### AIM OF THE TASK
Using the records below, repeat exactly the lines from the one holding "leaves full adders" through the one holding "sky130_fd_sc_hd__fa_4\n' >> config.mk", both ends included, and no others.

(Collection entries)
[Start of section]

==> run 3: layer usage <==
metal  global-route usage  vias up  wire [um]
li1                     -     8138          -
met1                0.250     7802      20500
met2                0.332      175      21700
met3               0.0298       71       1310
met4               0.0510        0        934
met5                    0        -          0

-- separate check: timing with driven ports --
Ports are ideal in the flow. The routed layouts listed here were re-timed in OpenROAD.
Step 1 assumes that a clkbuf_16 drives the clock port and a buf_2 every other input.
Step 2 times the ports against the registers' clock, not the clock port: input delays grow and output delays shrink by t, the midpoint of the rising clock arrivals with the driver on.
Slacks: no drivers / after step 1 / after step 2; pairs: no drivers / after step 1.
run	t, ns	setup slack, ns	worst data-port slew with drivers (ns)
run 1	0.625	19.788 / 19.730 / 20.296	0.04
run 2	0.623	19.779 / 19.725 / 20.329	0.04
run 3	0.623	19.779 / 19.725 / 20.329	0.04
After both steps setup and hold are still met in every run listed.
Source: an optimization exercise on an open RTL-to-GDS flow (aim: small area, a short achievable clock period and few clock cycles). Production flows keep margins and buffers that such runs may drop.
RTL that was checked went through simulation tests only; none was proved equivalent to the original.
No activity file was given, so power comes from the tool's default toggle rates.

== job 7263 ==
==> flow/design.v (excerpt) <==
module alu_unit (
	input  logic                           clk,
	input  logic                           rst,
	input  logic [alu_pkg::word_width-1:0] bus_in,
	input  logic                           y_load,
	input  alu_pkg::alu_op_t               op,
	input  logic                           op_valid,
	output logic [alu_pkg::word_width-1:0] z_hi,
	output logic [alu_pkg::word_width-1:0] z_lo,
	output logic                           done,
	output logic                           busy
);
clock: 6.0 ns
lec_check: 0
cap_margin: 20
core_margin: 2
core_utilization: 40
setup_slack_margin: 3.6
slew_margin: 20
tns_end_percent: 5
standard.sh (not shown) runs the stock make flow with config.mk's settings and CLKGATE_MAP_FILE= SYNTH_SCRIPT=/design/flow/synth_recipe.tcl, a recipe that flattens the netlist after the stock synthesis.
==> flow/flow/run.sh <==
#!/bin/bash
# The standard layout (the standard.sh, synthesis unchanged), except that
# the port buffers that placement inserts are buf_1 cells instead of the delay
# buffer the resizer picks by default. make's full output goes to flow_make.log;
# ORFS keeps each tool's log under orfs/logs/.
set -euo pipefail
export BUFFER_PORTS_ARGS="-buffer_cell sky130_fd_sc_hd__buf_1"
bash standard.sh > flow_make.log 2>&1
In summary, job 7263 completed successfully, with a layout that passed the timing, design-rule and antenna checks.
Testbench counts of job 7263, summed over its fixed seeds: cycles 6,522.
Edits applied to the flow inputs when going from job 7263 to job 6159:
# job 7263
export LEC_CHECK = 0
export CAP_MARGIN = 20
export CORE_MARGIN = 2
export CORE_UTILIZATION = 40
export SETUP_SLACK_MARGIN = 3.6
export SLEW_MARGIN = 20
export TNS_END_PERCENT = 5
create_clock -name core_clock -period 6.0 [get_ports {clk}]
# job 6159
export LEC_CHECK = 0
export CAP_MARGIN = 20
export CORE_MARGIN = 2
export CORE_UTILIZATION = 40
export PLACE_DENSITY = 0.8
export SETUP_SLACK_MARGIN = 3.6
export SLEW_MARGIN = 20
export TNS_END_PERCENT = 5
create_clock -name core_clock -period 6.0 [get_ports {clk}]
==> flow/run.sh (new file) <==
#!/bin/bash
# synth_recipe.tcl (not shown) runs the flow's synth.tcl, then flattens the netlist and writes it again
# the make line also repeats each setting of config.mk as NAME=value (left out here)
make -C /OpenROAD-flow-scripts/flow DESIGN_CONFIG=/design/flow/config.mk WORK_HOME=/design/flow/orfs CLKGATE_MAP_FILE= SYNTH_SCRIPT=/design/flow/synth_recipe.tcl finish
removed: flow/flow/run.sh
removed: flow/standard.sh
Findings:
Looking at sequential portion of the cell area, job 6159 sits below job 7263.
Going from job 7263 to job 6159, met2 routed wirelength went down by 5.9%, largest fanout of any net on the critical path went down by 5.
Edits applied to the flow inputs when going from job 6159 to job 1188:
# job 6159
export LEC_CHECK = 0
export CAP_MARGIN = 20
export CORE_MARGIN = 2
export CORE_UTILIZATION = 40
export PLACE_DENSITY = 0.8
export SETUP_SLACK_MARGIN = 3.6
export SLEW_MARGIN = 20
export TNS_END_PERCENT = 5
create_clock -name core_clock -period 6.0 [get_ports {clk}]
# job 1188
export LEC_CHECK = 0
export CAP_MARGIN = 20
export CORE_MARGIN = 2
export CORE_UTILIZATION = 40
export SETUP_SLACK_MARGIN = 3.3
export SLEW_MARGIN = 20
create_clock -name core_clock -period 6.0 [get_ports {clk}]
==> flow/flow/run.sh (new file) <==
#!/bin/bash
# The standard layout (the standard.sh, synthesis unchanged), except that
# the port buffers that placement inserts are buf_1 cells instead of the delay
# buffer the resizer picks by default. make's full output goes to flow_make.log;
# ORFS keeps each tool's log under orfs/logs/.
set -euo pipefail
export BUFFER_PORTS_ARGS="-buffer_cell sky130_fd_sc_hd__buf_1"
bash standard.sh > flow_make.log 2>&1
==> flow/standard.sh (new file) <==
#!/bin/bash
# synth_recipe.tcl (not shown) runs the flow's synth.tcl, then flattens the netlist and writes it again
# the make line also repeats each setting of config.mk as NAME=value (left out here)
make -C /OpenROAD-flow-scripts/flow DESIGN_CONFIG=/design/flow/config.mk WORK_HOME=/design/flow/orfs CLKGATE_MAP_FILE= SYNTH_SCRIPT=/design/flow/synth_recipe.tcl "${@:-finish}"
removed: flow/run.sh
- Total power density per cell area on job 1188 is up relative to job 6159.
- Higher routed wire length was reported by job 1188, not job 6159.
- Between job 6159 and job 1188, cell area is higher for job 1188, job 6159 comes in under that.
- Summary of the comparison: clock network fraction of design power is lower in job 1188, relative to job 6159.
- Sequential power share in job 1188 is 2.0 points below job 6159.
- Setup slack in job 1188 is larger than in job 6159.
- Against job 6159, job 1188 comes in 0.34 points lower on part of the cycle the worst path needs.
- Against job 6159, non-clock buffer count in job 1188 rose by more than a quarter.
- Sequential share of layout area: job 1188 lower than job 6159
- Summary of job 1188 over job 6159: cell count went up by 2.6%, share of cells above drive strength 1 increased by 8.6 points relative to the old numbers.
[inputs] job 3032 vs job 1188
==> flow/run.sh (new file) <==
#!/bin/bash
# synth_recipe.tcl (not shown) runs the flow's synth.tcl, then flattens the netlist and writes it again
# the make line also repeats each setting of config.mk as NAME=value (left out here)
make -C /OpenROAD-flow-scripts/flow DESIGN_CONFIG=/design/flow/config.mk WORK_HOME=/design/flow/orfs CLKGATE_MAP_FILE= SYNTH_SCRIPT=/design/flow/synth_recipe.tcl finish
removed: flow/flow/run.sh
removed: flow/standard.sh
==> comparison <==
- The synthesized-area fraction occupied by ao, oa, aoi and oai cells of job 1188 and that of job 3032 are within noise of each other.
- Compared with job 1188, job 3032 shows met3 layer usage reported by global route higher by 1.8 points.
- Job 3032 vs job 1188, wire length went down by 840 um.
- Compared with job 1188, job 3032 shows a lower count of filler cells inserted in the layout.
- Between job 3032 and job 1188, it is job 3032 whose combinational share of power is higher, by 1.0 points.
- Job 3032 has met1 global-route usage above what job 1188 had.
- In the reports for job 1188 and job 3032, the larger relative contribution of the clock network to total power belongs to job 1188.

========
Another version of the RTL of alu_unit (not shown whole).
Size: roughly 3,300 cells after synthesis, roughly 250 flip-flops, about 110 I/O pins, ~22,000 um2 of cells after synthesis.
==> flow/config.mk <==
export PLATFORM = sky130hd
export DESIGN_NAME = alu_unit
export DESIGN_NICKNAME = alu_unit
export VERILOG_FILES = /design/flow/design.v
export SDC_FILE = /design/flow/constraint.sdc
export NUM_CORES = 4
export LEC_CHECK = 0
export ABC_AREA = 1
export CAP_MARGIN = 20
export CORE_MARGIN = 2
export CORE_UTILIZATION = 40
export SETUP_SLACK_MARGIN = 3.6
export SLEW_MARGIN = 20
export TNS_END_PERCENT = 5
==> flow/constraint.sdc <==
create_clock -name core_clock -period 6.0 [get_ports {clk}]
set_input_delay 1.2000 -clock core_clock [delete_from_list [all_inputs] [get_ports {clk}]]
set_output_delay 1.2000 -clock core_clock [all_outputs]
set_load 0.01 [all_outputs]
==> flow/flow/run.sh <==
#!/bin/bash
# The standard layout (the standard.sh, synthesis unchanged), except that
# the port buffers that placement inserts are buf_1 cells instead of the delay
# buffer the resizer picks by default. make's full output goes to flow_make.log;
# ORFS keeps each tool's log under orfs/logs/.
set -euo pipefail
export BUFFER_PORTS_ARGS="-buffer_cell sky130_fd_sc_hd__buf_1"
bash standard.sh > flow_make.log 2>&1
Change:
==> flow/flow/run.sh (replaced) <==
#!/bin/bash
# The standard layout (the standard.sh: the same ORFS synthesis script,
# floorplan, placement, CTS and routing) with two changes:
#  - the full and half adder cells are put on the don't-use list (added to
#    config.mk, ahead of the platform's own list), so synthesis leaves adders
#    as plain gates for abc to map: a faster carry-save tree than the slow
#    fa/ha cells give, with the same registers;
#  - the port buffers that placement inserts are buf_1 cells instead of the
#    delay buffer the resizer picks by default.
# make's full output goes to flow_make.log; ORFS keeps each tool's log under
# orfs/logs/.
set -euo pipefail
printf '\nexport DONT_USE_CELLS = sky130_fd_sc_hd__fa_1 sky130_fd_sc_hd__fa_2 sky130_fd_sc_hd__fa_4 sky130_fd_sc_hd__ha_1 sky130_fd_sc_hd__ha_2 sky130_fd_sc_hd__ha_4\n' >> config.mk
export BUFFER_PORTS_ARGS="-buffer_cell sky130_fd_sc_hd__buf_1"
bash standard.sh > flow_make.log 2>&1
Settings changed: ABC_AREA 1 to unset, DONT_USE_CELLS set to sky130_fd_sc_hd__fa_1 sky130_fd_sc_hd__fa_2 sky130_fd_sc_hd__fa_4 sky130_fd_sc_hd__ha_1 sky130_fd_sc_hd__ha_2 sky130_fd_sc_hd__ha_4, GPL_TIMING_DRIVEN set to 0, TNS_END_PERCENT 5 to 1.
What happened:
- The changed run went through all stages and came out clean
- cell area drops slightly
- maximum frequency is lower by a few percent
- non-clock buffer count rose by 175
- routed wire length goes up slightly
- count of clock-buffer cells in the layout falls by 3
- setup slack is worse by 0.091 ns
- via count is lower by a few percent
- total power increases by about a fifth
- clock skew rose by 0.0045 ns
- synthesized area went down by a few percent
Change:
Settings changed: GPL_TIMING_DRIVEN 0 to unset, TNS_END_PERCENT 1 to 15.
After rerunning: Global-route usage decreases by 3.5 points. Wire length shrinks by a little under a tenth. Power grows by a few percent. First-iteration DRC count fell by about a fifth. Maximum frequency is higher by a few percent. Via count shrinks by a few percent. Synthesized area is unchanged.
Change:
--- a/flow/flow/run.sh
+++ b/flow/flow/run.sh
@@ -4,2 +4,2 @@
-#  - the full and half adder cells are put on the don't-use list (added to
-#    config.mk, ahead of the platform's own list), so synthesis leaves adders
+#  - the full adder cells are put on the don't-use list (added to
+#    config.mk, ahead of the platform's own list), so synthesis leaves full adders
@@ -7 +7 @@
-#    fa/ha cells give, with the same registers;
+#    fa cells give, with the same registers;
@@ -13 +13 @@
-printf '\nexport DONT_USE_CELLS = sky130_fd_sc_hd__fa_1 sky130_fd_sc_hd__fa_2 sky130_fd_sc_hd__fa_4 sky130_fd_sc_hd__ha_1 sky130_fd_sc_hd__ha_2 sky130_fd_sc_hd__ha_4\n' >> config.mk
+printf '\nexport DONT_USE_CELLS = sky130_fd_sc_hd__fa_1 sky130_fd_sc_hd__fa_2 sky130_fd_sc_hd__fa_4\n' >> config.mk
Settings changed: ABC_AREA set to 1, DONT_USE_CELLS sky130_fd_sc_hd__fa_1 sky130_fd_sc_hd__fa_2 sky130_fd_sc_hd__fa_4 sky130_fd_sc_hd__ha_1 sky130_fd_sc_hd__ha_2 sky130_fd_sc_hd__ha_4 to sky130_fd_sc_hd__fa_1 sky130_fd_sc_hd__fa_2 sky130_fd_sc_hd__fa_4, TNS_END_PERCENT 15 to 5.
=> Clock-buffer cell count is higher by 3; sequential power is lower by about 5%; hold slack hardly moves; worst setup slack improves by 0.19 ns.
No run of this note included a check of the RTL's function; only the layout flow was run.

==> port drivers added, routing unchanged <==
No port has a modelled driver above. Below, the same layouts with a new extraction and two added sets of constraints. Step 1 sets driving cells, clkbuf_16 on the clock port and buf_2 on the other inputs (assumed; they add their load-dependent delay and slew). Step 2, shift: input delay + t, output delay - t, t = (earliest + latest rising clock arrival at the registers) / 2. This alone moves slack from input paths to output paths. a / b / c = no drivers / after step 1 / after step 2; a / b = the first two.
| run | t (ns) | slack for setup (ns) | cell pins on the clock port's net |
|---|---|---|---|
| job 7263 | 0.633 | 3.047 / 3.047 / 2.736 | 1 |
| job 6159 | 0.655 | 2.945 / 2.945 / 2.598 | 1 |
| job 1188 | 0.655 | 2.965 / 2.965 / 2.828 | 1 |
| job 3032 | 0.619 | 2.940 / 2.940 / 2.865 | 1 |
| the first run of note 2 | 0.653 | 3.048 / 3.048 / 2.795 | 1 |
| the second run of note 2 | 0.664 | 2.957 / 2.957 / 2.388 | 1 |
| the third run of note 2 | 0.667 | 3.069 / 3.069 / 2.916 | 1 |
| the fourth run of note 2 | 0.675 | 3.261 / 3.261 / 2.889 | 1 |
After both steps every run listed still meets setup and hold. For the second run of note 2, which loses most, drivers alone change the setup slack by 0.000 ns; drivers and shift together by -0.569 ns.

[End of section]

### RESULT BELOW
+#    config.mk, ahead of the platform's own list), so synthesis leaves full adders
@@ -7 +7 @@
-#    fa/ha cells give, with the same registers;
+#    fa cells give, with the same registers;
@@ -13 +13 @@
-printf '\nexport DONT_USE_CELLS = sky130_fd_sc_hd__fa_1 sky130_fd_sc_hd__fa_2 sky130_fd_sc_hd__fa_4 sky130_fd_sc_hd__ha_1 sky130_fd_sc_hd__ha_2 sky130_fd_sc_hd__ha_4\n' >> config.mk
+printf '\nexport DONT_USE_CELLS = sky130_fd_sc_hd__fa_1 sky130_fd_sc_hd__fa_2 sky130_fd_sc_hd__fa_4\n' >> config.mk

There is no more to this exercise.